Signaling and cross-talk by C5a and UDP in macrophages selectively use PLCβ3 to regulate intracellular free calcium

Studies in fibroblasts, neurons, and platelets have demonstrated the integration of signals from different G protein-coupled receptors (GPCRs) in raising intracellular free Ca2+. To study signal integration in macrophages, we screened RAW264.7 cells and bone marrow-derived macrophages (BMDM) for their Ca2+ response to GPCR ligands. We found a synergistic response to complement component 5a (C5a) in combination with uridine 5'-diphosphate (UDP), platelet activating factor (PAF), or lysophosphatidic acid (LPA). The C5a response was G alpha(i)-dependent, whereas the UDP, PAF, and LPA responses were G alpha(q)-dependent. Synergy between C5a and UDP, mediated by the C5a and P2Y6 receptors, required dual receptor occupancy, and affected the initial release of Ca2+ from intracellular stores as well as sustained Ca2+ levels. C5a and UDP synergized in generating inositol 1,4,5-trisphosphate, suggesting synergy in activating phospholipase C (PLC) beta. Macrophages expressed transcripts for three PLC beta isoforms (PLC beta 2, PLC beta 3, and PLC beta 4), but GPCR ligands selectively used these isoforms in Ca2+ signaling.

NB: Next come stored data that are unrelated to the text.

From an optimization exercise on the open Yosys and OpenROAD flow, aimed at small area and a short achievable clock period; shortcuts taken in it are not production practice. Where RTL was checked, it was by simulation tests only, not by an equivalence proof against the original. The RTL of runs 2 to 4 was laid out without a check of its function. In every run shown here, the design's own scripts or RTL, not TritonCTS, make the clock network. The clock port is modelled as an ideal driver, which makes a skipped or thinned clock tree look cheaper than it is; a real chip needs a root buffer or a tree. Power and IR drop assume default switching activity.

## flow/flow/run.sh

```bash
#!/bin/bash
# Own layout flow: the standard ORFS flow with two changes:
#  * plain buf_2 cells as the port buffers (buffer_ports would pick delay cells);
#  * a two-level clock tree (flow/manual_tree.tcl) in place of TritonCTS: the
#    clock port feeds 4 root clkbuf_16 beside it, each root feeds the leaf
#    clkbuf_16 of one quarter of the die, each leaf a balanced group of sinks.
# ORFS's scripts are copied into the work folder and cts.tcl is replaced by
# flow/cts.tcl, which differs only in calling manual_tree.tcl.
# Each tool's full output goes to a log file in this folder (make_flow.log,
# and ORFS's own per-step logs under orfs/logs).
set -euo pipefail
W=$(pwd)
rm -rf "$W/orfs_scripts"
cp -r "$FLOW_HOME/scripts" "$W/orfs_scripts"
cp "$W/flow/cts.tcl" "$W/flow/manual_tree.tcl" "$W/orfs_scripts/"
export MANUAL_CTS=1 MT_CLK_PORT=s_axi4l MT_ROOT_DEPTH=2 MT_LEAF_DEPTH=4
export MT_ROOT_BUF=sky130_fd_sc_hd__clkbuf_16 MT_LEAF_BUF=sky130_fd_sc_hd__clkbuf_16
bash standard.sh "SCRIPTS_DIR=$W/orfs_scripts" \
  "BUFFER_PORTS_ARGS=-buffer_cell sky130_fd_sc_hd__buf_2" finish > make_flow.log 2>&1
```

## flow/constraint.sdc

```tcl
create_clock -name core_clock -period 3.2 [get_ports {s_axi4l}]
set_input_delay 0.6400 -clock core_clock [delete_from_list [all_inputs] [get_ports {s_axi4l}]]
set_output_delay 0.6400 -clock core_clock [all_outputs]
set_load 0.01 [all_outputs]
```

## flow/config.mk

```make
export PLATFORM = sky130hd
export DESIGN_NAME = dma_write
export DESIGN_NICKNAME = dma_write
export VERILOG_FILES = /design/flow/design.v
export SDC_FILE = /design/flow/constraint.sdc
export NUM_CORES = 4
export LEC_CHECK = 0
export CAP_MARGIN = 20
export CORE_MARGIN = 2
export CORE_UTILIZATION = 55
export SETUP_SLACK_MARGIN = 1.2
export SLEW_MARGIN = 20
```

## flow/flow/manual_tree.tcl

```tcl
# Manual two-level clock tree: the clock port drives NROOT root buffers placed
# beside it; each root drives the leaf buffers of one region; each leaf buffer
# drives a balanced group of clock sinks (found by recursive bisection).
proc mt_bisect {items depth} {
  # items: list of {x y payload}; returns list of groups (2^depth)
  if {$depth == 0} { return [list $items] }
  set xs [lmap i $items {lindex $i 0}]
  set ys [lmap i $items {lindex $i 1}]
  set w [expr {[tcl::mathfunc::max {*}$xs] - [tcl::mathfunc::min {*}$xs]}]
  set h [expr {[tcl::mathfunc::max {*}$ys] - [tcl::mathfunc::min {*}$ys]}]
  set k [expr {$w >= $h ? 0 : 1}]
  set sorted [lsort -real -index $k $items]
  set n [llength $sorted]
  set half [expr {$n / 2}]
  set a [lrange $sorted 0 [expr {$half - 1}]]
  set b [lrange $sorted $half end]
  return [concat [mt_bisect $a [expr {$depth - 1}]] [mt_bisect $b [expr {$depth - 1}]]]
}

proc mt_centroid {items} {
  set sx 0.0; set sy 0.0
  foreach i $items { set sx [expr {$sx + [lindex $i 0]}]; set sy [expr {$sy + [lindex $i 1]}] }
  set n [llength $items]
  return [list [expr {int($sx / $n)}] [expr {int($sy / $n)}]]
}

proc mt_build {clk_port root_depth leaf_depth root_master leaf_master} {
  set block [ord::get_db_block]
  set db [ord::get_db]
  set rmaster [$db findMaster $root_master]
  set lmaster [$db findMaster $leaf_master]
  set clknet [$block findNet $clk_port]
  set bterm [$block findBTerm $clk_port]
  set pxy [$bterm getFirstPinLocation]
  set px [lindex $pxy 1]; set py [lindex $pxy 2]
  set sinks {}
  foreach it [$clknet getITerms] {
    set inst [$it getInst]
    set loc [$inst getLocation]
    lappend sinks [list [lindex $loc 0] [lindex $loc 1] $it]
  }
  puts "manual tree: [llength $sinks] sinks, port at $px $py"
  # leaf groups
  set groups [mt_bisect $sinks [expr {$root_depth + $leaf_depth}]]
  set nleaf_per_root [expr {1 << $leaf_depth}]
  # move the port's clock net aside: the port keeps net clknet, which will feed only the roots
  set li 0
  set leaves {}
  foreach g $groups {
    set c [mt_centroid $g]
    set name "cts_leaf_$li"
    set inst [odb::dbInst_create $block $lmaster $name]
    $inst setLocation [lindex $c 0] [lindex $c 1]
    $inst setPlacementStatus PLACED
    set net [odb::dbNet_create $block "clknet_leaf_$li"]
    $net setSigType CLOCK
    foreach s $g {
      set it [lindex $s 2]
      $it disconnect
      $it connect $net
    }
    [$inst findITerm X] connect $net
    lappend leaves [list [lindex $c 0] [lindex $c 1] $inst]
    incr li
  }
  # root groups: consecutive leaves share a root (bisection order keeps them close)
  for {set r 0} {$r < (1 << $root_depth)} {incr r} {
    set name "cts_root_$r"
    set inst [odb::dbInst_create $block $rmaster $name]
    $inst setLocation $px $py
    $inst setPlacementStatus PLACED
    set net [odb::dbNet_create $block "clknet_root_$r"]
    $net setSigType CLOCK
    for {set j [expr {$r * $nleaf_per_root}]} {$j < ($r + 1) * $nleaf_per_root} {incr j} {
      set linst [lindex [lindex $leaves $j] 2]
      [$linst findITerm A] connect $net
    }
    [$inst findITerm X] connect $net
    [$inst findITerm A] connect $clknet
  }
  $clknet setSigType CLOCK
}
```

## flow/flow/cts.tcl

```tcl
utl::set_metrics_stage "cts__{}"
source $::env(SCRIPTS_DIR)/load.tcl
source $::env(SCRIPTS_DIR)/lec_check.tcl
erase_non_stage_variables cts
load_design 3_place.odb 3_place.sdc
source_step_tcl PRE CTS

# Clone clock tree inverters next to register loads
# so cts does not try to buffer the inverted clocks.
repair_clock_inverters

proc save_progress { stage } {
  puts "Run 'make gui_$stage.odb' to load progress snapshot"
  orfs_write_db $::env(RESULTS_DIR)/$stage.odb
  orfs_write_sdc $::env(RESULTS_DIR)/$stage.sdc
}

# Run CTS
set cts_args [list \
  -sink_clustering_enable \
  -repair_clock_nets]

append_env_var cts_args CTS_BUF_DISTANCE -distance_between_buffers 1
append_env_var cts_args CTS_CLUSTER_SIZE -sink_clustering_size 1
append_env_var cts_args CTS_CLUSTER_DIAMETER -sink_clustering_max_diameter 1
append_env_var cts_args CTS_BUF_LIST -buf_list 1
append_env_var cts_args CTS_LIB_NAME -library 1


if { [env_var_exists_and_non_empty CTS_ARGS] } {
  set cts_args $::env(CTS_ARGS)
}

set_dont_use $::env(DONT_USE_CELLS)

if { [env_var_exists_and_non_empty MANUAL_CTS] } {
  # two-level clock tree built by manual_tree.tcl in place of TritonCTS
  source $::env(SCRIPTS_DIR)/manual_tree.tcl
  mt_build $::env(MT_CLK_PORT) \
    $::env(MT_ROOT_DEPTH) $::env(MT_LEAF_DEPTH) $::env(MT_ROOT_BUF) $::env(MT_LEAF_BUF)
} else {
  log_cmd clock_tree_synthesis {*}$cts_args
}

utl::push_metrics_stage "cts__{}__pre_repair_timing"
log_cmd estimate_parasitics -placement
if { $::env(DETAILED_METRICS) } {
  report_metrics 4 "cts pre-repair-timing"
}
utl::pop_metrics_stage

set_placement_padding -global \
  -left $::env(CELL_PAD_IN_SITES_DETAIL_PLACEMENT) \
  -right $::env(CELL_PAD_IN_SITES_DETAIL_PLACEMENT)

set result [catch { detailed_placement } msg]
if { $result != 0 } {
  save_progress 4_1_error
  error "Detailed placement failed in CTS: $msg"
}

log_cmd estimate_parasitics -placement

if { $::env(CTS_SNAPSHOTS) } {
  save_progress 4_1_pre_repair_hold_setup
}

if { !$::env(SKIP_CTS_REPAIR_TIMING) } {
  if { $::env(EQUIVALENCE_CHECK) } {
    write_eqy_verilog 4_before_rsz.v
  }
  if { $::env(LEC_CHECK) } {
    write_lec_verilog 4_before_rsz_lec.v
  }

  repair_timing_helper

  if { $::env(EQUIVALENCE_CHECK) } {
    run_equivalence_test
  }
  if { $::env(LEC_CHECK) } {
    write_lec_verilog 4_after_rsz_lec.v
    run_lec_test 4_rsz 4_before_rsz_lec.v 4_after_rsz_lec.v
  }

  set result [catch { detailed_placement } msg]
  if { $result != 0 } {
    save_progress 4_1_error
    error "Detailed placement failed in CTS: $msg"
  }

  check_placement -verbose
}

report_metrics 4 "cts final"

source_step_tcl POST CTS

orfs_write_db $::env(RESULTS_DIR)/4_1_cts.odb
orfs_write_sdc $::env(RESULTS_DIR)/4_cts.sdc
```

## flow/standard.sh

```bash
#!/bin/bash
# synth_recipe.tcl (not shown) runs the flow's synth.tcl, then flattens the netlist and writes it again
# the make line also repeats each setting of config.mk as NAME=value (left out here)
make -C /OpenROAD-flow-scripts/flow DESIGN_CONFIG=/design/flow/config.mk WORK_HOME=/design/flow/orfs CLKGATE_MAP_FILE= SYNTH_SCRIPT=/design/flow/synth_recipe.tcl "${@:-finish}"
```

C5a predominantly used PLC beta 3, whereas UDP used PLC beta 3 but also PLC beta 4. Neither ligand required PLC beta 2. Synergy between C5a and UDP likewise depended primarily on PLC beta 3. Importantly, the Ca2+ signaling deficiency observed in PLC beta 3-deficient BMDM was reversed by re-constitution with PLC beta 3. Neither phosphatidylinositol (PI) 3-kinase nor protein kinase C was required for synergy. In contrast to Ca2+, PI 3-kinase activation by C5a was inhibited by UDP, as was macropinocytosis, which depends on PI 3-kinase. PLC beta 3 may thus provide a selective target for inhibiting Ca2+ responses to mediators of inflammation, including C5a, UDP, PAF, and LPA.